• [Problem to solve] Look for the word "inside" in the data below, and copy every line that holds it.

• [Material provided]
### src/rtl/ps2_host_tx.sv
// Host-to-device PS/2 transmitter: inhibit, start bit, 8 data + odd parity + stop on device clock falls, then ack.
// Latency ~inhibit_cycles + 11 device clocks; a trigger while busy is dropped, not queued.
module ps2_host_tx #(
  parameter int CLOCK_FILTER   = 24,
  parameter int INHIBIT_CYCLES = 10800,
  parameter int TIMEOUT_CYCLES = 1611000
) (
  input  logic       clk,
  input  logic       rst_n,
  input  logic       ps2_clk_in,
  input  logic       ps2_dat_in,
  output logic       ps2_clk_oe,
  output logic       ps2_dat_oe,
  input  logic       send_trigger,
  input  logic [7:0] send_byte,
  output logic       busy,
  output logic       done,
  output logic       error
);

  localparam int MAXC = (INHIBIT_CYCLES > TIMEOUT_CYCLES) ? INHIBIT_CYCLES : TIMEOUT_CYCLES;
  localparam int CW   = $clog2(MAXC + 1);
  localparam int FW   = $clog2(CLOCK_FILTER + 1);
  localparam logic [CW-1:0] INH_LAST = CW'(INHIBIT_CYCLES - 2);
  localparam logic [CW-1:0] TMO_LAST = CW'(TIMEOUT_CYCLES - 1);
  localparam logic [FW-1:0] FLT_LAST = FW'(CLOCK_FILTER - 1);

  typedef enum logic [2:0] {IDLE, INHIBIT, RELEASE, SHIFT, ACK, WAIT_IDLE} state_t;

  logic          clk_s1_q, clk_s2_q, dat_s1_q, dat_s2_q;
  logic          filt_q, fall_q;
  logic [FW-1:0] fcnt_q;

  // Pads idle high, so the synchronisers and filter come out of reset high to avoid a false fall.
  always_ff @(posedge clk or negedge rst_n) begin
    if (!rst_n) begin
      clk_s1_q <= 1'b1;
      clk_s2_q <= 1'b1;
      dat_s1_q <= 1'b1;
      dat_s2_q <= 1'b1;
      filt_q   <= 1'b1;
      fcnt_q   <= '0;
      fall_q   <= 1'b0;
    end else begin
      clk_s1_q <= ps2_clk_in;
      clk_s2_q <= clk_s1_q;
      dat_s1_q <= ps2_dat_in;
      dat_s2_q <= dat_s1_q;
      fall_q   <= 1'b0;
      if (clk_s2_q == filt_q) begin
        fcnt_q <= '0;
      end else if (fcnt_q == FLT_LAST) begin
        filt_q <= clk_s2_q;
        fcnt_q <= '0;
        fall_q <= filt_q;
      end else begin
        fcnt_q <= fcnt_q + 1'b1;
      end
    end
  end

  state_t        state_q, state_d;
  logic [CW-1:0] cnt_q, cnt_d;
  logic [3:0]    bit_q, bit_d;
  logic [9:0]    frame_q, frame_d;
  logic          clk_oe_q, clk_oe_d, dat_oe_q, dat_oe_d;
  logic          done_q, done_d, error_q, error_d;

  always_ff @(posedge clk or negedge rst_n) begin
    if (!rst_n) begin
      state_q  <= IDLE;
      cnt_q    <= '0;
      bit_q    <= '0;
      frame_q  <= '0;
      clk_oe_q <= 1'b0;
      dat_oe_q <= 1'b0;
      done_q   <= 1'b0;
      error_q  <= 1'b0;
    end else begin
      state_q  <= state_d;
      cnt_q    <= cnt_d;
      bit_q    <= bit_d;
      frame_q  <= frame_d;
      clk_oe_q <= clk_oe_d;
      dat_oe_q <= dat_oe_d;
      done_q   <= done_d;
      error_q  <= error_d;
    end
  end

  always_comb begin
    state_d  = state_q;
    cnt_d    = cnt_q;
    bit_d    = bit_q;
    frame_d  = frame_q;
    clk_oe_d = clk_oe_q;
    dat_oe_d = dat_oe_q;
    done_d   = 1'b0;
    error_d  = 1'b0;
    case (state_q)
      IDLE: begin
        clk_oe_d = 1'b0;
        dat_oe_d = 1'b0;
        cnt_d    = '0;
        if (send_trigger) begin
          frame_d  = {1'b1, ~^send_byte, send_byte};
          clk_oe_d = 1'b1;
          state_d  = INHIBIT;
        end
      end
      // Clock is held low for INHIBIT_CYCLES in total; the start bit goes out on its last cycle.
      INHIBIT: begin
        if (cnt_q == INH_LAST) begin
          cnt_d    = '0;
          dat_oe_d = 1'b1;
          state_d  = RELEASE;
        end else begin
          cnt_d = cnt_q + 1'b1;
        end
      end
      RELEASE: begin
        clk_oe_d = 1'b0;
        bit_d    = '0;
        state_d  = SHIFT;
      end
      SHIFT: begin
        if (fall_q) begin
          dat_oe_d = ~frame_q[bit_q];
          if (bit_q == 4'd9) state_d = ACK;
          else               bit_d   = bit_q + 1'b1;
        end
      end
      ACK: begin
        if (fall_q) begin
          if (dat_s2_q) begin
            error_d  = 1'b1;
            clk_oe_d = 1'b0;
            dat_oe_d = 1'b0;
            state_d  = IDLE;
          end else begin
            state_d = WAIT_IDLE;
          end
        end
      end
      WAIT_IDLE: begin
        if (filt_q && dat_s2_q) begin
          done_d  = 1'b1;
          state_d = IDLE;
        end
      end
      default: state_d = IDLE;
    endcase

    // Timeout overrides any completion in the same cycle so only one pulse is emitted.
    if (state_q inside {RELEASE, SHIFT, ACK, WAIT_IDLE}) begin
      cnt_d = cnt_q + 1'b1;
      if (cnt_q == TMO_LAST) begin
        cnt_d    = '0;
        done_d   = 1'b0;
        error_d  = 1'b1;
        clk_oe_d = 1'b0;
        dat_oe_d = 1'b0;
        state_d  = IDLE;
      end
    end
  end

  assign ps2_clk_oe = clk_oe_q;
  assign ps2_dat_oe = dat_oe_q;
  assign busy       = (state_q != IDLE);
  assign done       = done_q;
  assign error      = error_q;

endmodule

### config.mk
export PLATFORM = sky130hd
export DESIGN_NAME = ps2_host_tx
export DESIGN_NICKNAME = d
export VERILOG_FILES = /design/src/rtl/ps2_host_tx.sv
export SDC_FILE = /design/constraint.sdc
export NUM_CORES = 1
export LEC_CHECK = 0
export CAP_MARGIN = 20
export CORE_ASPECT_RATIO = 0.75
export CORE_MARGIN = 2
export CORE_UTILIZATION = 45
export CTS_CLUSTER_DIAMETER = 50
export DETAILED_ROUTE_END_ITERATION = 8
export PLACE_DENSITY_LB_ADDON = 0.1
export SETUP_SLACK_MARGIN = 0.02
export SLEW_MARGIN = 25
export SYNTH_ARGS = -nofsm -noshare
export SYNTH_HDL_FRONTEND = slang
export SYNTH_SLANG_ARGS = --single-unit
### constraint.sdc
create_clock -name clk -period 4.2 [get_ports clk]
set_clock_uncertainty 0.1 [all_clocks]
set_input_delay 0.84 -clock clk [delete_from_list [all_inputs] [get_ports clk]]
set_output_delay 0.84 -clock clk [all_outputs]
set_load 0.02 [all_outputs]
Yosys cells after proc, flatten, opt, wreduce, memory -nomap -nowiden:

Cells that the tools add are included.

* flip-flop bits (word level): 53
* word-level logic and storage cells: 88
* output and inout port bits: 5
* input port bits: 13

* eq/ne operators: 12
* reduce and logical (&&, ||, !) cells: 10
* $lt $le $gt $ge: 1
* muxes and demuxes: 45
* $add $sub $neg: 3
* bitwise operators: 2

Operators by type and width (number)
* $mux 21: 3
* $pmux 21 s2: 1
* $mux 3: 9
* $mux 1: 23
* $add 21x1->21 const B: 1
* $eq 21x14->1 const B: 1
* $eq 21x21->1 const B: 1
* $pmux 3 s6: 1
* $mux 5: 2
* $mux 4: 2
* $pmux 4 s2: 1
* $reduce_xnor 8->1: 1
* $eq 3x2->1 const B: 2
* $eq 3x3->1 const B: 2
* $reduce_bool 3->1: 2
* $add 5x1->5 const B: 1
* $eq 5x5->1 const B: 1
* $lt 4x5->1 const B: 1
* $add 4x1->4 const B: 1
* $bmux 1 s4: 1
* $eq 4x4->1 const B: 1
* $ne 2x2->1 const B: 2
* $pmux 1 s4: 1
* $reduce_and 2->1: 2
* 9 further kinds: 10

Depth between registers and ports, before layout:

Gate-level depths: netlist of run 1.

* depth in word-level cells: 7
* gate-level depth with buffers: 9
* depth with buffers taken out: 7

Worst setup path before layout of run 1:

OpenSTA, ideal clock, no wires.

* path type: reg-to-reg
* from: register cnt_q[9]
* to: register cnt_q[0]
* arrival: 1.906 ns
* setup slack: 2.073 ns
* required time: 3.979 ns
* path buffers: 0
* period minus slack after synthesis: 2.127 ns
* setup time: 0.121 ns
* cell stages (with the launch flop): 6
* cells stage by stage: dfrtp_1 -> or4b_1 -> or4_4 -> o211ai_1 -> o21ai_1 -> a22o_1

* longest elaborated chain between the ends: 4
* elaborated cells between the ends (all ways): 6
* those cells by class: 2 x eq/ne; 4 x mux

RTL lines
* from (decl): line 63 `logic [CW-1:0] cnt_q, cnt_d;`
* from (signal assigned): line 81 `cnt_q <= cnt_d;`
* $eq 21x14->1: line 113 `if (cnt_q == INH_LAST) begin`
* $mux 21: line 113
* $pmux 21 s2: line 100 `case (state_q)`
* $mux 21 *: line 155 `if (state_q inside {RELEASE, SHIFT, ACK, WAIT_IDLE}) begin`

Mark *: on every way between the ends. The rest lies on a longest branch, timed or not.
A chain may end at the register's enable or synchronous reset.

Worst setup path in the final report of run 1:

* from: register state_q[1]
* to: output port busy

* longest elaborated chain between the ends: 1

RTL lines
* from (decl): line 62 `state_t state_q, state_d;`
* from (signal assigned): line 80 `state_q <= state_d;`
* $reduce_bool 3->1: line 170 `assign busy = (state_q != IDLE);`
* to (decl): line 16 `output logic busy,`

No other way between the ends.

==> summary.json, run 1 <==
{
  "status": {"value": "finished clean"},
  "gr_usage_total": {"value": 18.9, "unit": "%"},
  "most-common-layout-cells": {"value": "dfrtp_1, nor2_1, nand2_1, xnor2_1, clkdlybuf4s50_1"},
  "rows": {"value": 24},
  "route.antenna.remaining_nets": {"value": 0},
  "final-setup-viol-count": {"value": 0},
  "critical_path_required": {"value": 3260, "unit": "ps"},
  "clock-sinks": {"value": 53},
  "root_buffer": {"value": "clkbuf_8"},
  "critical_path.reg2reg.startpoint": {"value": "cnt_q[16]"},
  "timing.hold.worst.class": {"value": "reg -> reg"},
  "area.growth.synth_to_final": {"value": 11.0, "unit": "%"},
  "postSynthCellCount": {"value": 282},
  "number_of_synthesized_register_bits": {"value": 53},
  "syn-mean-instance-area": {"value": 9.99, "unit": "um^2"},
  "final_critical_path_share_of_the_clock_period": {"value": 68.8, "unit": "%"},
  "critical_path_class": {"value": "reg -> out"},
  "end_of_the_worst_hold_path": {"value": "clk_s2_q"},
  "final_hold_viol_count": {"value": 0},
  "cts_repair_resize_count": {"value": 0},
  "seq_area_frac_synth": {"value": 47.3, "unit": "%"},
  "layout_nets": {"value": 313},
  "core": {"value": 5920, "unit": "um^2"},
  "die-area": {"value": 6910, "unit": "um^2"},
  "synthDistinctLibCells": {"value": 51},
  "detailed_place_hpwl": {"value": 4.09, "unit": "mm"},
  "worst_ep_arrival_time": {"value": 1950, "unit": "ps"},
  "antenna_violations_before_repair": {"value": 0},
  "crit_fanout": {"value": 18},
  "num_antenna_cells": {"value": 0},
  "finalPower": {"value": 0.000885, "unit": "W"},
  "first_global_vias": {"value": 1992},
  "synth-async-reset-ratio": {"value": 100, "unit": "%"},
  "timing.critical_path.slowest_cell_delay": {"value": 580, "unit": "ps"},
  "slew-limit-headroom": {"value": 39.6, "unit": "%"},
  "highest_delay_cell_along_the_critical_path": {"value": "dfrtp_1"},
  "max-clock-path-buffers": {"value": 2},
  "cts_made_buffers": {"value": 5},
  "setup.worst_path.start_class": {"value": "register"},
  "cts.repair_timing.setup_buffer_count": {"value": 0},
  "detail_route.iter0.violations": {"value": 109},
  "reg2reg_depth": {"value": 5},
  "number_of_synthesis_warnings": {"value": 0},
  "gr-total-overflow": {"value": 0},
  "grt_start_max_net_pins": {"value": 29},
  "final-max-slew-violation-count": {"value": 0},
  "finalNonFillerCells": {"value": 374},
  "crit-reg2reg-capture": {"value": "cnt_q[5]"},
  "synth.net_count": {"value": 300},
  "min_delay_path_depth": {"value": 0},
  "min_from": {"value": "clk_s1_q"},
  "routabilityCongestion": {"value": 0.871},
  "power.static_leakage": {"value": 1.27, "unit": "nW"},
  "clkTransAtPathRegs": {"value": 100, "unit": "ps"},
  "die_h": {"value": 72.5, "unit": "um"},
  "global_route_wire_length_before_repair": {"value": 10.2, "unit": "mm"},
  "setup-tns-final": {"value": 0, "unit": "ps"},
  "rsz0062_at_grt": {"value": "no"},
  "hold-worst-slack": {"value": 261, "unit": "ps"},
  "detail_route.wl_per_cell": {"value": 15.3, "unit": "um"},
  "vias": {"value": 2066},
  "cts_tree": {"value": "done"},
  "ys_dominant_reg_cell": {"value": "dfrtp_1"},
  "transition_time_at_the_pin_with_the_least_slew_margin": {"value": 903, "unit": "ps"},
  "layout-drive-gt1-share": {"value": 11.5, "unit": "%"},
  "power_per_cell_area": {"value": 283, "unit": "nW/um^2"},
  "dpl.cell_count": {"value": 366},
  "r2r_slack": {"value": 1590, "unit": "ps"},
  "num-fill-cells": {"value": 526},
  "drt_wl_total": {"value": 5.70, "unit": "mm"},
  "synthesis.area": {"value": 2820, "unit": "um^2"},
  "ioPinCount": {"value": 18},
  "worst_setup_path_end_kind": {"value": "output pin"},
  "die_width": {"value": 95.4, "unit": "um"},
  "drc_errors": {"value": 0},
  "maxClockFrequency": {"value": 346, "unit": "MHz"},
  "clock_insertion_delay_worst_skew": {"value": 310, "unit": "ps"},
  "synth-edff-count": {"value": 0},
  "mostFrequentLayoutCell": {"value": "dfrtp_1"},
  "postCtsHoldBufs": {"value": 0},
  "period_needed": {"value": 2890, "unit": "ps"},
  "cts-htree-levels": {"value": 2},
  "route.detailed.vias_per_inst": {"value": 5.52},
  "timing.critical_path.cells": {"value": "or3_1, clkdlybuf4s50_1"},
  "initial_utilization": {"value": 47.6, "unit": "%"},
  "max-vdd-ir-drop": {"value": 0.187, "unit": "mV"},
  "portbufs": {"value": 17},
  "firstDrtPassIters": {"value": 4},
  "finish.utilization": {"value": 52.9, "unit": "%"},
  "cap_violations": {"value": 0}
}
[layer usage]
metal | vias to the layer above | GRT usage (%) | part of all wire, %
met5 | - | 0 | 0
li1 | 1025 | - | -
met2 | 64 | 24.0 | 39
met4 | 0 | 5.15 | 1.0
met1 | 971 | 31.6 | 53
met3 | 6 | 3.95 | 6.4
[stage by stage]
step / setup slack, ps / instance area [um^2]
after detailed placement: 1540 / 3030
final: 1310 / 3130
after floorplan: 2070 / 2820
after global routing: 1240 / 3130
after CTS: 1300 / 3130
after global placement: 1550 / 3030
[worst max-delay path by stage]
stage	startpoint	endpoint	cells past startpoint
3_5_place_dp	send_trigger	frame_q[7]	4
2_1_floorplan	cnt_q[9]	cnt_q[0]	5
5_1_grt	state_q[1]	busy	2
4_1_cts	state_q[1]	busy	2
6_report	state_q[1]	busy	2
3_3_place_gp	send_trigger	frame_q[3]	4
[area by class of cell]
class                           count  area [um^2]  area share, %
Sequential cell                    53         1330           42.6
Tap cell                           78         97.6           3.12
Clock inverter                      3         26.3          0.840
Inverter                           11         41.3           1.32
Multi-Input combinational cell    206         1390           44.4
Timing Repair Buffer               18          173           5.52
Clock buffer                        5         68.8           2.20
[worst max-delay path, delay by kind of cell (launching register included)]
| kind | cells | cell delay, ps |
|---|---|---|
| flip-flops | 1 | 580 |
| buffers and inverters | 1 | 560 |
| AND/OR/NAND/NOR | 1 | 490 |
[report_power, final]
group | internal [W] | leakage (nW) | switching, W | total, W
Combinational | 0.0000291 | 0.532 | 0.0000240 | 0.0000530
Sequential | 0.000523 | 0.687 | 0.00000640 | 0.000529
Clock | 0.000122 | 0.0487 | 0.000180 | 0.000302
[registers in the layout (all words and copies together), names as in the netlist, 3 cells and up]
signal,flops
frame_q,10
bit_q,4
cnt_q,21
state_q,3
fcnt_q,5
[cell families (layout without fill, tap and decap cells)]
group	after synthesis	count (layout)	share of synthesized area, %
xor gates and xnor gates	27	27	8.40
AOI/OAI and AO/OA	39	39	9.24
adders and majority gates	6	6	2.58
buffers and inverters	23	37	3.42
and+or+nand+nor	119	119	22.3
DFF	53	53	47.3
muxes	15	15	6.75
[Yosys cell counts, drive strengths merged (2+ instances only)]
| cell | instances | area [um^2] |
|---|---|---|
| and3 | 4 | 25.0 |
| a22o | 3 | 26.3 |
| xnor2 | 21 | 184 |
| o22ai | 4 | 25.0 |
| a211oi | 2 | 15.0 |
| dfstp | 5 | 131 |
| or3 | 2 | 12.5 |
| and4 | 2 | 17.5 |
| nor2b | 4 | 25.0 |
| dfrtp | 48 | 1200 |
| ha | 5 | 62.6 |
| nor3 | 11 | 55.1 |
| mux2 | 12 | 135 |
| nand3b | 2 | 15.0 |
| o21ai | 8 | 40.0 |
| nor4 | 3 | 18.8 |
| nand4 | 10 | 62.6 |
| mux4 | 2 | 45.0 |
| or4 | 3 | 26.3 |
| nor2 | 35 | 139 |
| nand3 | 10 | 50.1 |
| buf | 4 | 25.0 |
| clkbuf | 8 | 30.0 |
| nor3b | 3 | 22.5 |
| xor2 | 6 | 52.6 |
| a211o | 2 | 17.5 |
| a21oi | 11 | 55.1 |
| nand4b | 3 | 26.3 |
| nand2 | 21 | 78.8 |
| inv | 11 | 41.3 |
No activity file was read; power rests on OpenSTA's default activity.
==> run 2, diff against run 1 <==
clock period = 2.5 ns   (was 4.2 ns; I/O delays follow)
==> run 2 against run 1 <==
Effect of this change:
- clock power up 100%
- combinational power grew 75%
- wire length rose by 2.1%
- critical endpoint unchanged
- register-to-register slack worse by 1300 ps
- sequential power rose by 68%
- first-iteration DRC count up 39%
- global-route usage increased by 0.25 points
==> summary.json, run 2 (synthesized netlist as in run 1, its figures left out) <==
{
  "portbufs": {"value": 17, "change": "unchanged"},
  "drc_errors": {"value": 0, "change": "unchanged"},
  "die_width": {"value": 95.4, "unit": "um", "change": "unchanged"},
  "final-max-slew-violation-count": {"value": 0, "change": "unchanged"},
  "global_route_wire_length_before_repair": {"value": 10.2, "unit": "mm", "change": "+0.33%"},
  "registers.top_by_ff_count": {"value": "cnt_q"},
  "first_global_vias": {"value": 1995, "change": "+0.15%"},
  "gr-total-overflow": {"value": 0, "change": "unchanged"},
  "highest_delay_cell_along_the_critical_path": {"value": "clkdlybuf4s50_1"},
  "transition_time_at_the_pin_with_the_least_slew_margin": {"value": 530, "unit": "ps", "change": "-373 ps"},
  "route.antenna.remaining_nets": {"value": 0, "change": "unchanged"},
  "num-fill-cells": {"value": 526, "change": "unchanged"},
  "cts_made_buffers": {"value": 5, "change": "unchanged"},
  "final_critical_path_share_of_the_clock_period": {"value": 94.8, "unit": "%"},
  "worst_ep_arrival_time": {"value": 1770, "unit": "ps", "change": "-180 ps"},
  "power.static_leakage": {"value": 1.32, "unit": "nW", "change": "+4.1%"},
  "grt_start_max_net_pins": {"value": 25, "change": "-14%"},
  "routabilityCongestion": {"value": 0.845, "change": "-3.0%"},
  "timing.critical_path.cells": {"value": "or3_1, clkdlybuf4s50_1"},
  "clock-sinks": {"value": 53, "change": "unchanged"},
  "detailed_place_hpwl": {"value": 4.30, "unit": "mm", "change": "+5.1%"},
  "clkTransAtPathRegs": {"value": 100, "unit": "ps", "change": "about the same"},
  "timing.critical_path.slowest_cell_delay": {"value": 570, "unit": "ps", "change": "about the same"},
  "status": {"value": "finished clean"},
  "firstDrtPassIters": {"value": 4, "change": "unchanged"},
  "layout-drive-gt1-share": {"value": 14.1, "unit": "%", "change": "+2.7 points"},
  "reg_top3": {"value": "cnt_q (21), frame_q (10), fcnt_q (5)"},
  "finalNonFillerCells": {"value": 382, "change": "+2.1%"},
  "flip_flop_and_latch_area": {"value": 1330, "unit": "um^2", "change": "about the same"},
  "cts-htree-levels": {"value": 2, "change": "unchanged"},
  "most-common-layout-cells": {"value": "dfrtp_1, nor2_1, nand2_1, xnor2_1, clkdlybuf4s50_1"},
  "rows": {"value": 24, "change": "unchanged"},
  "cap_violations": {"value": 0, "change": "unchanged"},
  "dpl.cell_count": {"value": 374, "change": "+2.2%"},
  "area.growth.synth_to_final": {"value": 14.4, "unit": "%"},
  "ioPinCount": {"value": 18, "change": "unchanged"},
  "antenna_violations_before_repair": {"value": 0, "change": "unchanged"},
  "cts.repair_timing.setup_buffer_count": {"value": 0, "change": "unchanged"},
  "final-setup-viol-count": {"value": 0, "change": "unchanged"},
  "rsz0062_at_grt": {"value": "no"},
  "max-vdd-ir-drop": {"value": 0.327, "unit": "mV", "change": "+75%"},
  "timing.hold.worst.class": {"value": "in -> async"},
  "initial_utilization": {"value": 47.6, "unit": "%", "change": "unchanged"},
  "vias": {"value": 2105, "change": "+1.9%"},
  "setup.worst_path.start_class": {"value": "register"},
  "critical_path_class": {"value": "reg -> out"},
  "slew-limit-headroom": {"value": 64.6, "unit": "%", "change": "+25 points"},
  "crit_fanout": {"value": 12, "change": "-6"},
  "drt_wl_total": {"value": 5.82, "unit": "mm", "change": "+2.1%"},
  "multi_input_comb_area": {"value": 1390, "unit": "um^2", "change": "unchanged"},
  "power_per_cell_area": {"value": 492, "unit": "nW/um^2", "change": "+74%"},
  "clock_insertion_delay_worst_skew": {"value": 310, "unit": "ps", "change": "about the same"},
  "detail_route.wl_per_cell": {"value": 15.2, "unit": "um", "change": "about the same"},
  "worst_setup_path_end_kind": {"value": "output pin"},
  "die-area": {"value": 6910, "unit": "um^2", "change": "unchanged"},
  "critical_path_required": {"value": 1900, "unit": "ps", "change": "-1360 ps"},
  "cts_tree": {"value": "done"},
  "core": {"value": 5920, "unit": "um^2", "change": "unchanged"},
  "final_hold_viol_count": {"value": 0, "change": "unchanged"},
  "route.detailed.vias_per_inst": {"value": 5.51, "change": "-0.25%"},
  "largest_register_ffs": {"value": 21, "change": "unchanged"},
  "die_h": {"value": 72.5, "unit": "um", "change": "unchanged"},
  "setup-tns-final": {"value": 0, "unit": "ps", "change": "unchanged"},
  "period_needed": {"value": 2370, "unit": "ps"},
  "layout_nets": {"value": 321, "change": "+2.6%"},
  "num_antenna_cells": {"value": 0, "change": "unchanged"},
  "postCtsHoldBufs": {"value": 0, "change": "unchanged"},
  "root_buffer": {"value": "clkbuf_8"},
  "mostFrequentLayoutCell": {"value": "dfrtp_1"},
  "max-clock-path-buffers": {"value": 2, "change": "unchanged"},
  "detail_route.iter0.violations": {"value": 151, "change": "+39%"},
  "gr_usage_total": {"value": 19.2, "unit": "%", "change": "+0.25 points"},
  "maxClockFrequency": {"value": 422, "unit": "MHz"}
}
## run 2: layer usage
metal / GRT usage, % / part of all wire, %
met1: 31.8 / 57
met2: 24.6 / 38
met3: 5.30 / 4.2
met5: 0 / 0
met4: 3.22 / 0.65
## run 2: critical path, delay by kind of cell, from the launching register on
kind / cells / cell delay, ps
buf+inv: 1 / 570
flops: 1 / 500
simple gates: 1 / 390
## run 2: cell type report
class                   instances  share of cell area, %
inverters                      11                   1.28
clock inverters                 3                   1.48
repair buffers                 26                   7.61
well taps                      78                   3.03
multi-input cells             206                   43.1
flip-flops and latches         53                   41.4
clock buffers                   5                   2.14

• [Output for this exercise]
    if (state_q inside {RELEASE, SHIFT, ACK, WAIT_IDLE}) begin
* $mux 21 *: line 155 `if (state_q inside {RELEASE, SHIFT, ACK, WAIT_IDLE}) begin`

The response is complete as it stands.